DIRECTIONS:
Among the entries below, how many lines include "automatic"? Give the number alone.

SUPPLIED RECORDS:
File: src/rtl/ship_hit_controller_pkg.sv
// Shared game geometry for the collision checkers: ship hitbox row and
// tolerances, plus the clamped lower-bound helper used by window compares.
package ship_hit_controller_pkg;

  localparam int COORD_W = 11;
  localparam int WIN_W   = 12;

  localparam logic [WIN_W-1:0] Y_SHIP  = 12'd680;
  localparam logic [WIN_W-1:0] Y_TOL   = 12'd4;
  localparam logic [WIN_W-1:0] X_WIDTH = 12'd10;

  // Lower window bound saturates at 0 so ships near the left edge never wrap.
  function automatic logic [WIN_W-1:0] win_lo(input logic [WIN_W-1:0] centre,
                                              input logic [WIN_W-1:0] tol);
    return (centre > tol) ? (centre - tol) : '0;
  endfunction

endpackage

...

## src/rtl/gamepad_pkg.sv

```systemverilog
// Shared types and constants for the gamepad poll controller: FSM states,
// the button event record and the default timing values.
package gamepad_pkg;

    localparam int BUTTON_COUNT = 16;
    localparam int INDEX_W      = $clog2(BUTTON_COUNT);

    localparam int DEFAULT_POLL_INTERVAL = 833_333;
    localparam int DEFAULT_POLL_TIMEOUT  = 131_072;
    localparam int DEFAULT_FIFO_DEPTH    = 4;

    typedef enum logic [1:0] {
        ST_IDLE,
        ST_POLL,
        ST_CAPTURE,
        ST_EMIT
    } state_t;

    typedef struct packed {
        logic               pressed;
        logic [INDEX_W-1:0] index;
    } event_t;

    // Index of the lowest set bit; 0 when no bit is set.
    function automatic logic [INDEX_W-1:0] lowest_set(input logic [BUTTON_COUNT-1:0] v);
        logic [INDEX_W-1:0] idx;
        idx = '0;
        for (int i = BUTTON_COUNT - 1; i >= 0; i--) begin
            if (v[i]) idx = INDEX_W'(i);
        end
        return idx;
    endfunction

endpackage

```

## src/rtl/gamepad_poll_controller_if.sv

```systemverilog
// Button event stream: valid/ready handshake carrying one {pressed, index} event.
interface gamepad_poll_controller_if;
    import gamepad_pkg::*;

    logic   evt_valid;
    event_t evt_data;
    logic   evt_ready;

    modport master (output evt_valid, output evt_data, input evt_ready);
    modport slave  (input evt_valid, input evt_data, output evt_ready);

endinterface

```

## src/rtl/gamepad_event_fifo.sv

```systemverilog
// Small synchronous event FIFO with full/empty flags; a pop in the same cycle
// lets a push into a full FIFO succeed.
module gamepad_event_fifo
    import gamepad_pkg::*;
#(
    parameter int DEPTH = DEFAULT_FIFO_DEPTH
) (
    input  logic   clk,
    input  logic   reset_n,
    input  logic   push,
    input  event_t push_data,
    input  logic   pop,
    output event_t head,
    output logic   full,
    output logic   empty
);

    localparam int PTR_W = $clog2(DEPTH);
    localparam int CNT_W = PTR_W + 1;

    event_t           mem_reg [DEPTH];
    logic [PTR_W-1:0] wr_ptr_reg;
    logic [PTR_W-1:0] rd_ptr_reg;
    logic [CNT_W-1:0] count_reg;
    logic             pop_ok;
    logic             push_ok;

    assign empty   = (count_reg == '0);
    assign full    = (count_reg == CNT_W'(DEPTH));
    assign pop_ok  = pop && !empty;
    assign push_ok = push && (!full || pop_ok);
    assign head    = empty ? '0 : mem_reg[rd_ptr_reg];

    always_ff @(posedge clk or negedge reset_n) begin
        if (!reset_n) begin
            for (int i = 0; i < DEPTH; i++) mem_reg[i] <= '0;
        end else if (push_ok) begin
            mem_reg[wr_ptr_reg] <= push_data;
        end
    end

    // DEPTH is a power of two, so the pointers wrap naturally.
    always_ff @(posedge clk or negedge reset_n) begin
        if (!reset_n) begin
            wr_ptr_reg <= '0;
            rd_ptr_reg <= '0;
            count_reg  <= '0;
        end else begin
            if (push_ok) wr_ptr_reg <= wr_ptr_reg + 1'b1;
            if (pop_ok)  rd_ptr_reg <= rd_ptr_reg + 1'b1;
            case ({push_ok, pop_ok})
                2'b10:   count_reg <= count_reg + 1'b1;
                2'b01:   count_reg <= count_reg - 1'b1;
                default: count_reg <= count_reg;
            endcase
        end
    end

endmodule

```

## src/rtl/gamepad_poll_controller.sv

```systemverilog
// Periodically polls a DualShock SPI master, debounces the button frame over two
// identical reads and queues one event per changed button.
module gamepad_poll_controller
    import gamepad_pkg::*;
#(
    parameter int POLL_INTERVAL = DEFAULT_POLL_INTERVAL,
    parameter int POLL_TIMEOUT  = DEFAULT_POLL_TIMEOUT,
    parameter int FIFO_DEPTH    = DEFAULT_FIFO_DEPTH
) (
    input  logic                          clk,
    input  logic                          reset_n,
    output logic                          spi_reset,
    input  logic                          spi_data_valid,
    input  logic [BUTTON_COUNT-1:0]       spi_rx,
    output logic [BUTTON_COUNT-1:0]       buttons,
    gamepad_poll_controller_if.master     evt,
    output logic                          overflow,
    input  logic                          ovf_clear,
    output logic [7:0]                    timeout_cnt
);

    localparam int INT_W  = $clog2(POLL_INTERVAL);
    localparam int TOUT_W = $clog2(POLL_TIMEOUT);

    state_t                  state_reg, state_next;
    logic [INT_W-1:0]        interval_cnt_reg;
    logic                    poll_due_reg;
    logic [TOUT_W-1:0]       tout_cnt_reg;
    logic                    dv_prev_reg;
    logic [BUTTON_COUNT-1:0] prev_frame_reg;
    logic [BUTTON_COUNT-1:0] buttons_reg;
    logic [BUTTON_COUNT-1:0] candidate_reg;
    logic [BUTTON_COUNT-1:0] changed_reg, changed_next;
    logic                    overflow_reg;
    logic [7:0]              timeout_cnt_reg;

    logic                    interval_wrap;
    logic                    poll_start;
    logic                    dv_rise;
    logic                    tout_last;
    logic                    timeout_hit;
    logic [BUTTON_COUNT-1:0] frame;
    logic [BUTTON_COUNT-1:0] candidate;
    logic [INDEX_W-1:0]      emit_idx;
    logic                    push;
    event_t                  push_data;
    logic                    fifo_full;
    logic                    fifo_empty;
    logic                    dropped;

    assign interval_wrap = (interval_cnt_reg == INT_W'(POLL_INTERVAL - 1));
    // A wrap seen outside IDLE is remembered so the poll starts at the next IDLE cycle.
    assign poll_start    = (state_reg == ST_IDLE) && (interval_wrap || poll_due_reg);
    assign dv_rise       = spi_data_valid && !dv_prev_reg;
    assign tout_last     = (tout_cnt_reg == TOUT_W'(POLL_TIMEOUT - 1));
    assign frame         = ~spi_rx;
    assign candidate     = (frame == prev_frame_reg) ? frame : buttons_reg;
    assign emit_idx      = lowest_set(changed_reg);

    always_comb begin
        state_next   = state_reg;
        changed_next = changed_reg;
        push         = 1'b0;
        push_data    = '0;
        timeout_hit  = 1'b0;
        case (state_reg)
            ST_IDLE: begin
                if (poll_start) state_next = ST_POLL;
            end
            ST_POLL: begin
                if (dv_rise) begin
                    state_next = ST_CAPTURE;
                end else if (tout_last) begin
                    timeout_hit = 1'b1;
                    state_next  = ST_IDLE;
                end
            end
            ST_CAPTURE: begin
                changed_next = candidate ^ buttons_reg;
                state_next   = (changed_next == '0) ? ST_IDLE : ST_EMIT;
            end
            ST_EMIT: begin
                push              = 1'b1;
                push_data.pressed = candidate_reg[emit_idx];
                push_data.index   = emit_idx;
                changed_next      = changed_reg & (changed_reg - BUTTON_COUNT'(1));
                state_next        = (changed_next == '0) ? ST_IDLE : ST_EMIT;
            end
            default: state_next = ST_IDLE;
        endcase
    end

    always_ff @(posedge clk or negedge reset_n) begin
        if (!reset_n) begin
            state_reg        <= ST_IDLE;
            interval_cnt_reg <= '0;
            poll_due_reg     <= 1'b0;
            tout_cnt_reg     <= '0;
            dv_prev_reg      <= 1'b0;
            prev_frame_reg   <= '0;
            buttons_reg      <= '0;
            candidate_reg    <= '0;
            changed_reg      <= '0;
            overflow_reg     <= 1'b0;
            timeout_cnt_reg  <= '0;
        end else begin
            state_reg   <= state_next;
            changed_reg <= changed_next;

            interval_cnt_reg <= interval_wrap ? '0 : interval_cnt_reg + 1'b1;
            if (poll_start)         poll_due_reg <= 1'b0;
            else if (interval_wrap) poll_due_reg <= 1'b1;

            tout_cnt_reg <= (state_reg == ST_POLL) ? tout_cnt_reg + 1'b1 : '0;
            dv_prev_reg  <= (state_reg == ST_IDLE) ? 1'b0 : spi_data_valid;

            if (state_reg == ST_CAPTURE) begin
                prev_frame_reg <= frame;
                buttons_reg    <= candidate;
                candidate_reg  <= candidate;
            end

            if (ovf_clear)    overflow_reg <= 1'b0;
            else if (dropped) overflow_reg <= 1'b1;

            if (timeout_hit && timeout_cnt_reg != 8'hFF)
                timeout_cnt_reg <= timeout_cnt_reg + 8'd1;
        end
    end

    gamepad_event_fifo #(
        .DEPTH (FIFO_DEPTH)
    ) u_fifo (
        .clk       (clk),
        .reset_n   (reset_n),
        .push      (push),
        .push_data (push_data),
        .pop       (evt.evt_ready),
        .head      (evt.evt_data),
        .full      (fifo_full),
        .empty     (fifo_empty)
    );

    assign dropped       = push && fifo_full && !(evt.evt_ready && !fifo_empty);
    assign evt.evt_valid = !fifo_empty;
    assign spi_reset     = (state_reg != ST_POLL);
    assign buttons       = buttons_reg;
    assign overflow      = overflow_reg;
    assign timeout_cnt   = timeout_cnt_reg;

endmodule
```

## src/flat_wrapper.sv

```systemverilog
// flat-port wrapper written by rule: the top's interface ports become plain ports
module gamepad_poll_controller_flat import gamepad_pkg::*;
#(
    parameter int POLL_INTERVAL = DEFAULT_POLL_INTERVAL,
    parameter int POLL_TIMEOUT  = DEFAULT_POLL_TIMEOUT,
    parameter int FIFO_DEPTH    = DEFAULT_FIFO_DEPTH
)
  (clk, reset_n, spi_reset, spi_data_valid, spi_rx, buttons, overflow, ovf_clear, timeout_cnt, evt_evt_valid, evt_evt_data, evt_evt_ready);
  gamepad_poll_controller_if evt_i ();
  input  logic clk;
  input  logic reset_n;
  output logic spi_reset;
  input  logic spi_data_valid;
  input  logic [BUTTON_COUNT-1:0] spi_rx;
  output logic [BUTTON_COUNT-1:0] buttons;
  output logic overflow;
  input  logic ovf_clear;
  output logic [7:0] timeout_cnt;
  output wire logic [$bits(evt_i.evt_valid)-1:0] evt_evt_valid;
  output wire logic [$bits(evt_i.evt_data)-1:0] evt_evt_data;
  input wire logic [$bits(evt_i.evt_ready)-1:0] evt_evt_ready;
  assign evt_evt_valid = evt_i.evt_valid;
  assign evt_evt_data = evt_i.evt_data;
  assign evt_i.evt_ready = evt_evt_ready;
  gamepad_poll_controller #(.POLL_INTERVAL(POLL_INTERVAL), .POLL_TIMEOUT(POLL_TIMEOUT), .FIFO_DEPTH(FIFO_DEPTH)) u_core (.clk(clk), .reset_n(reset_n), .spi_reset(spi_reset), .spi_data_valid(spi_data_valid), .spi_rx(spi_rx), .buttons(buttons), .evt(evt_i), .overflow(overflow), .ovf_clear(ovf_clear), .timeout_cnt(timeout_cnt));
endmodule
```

EXERCISE RESPONSE:
2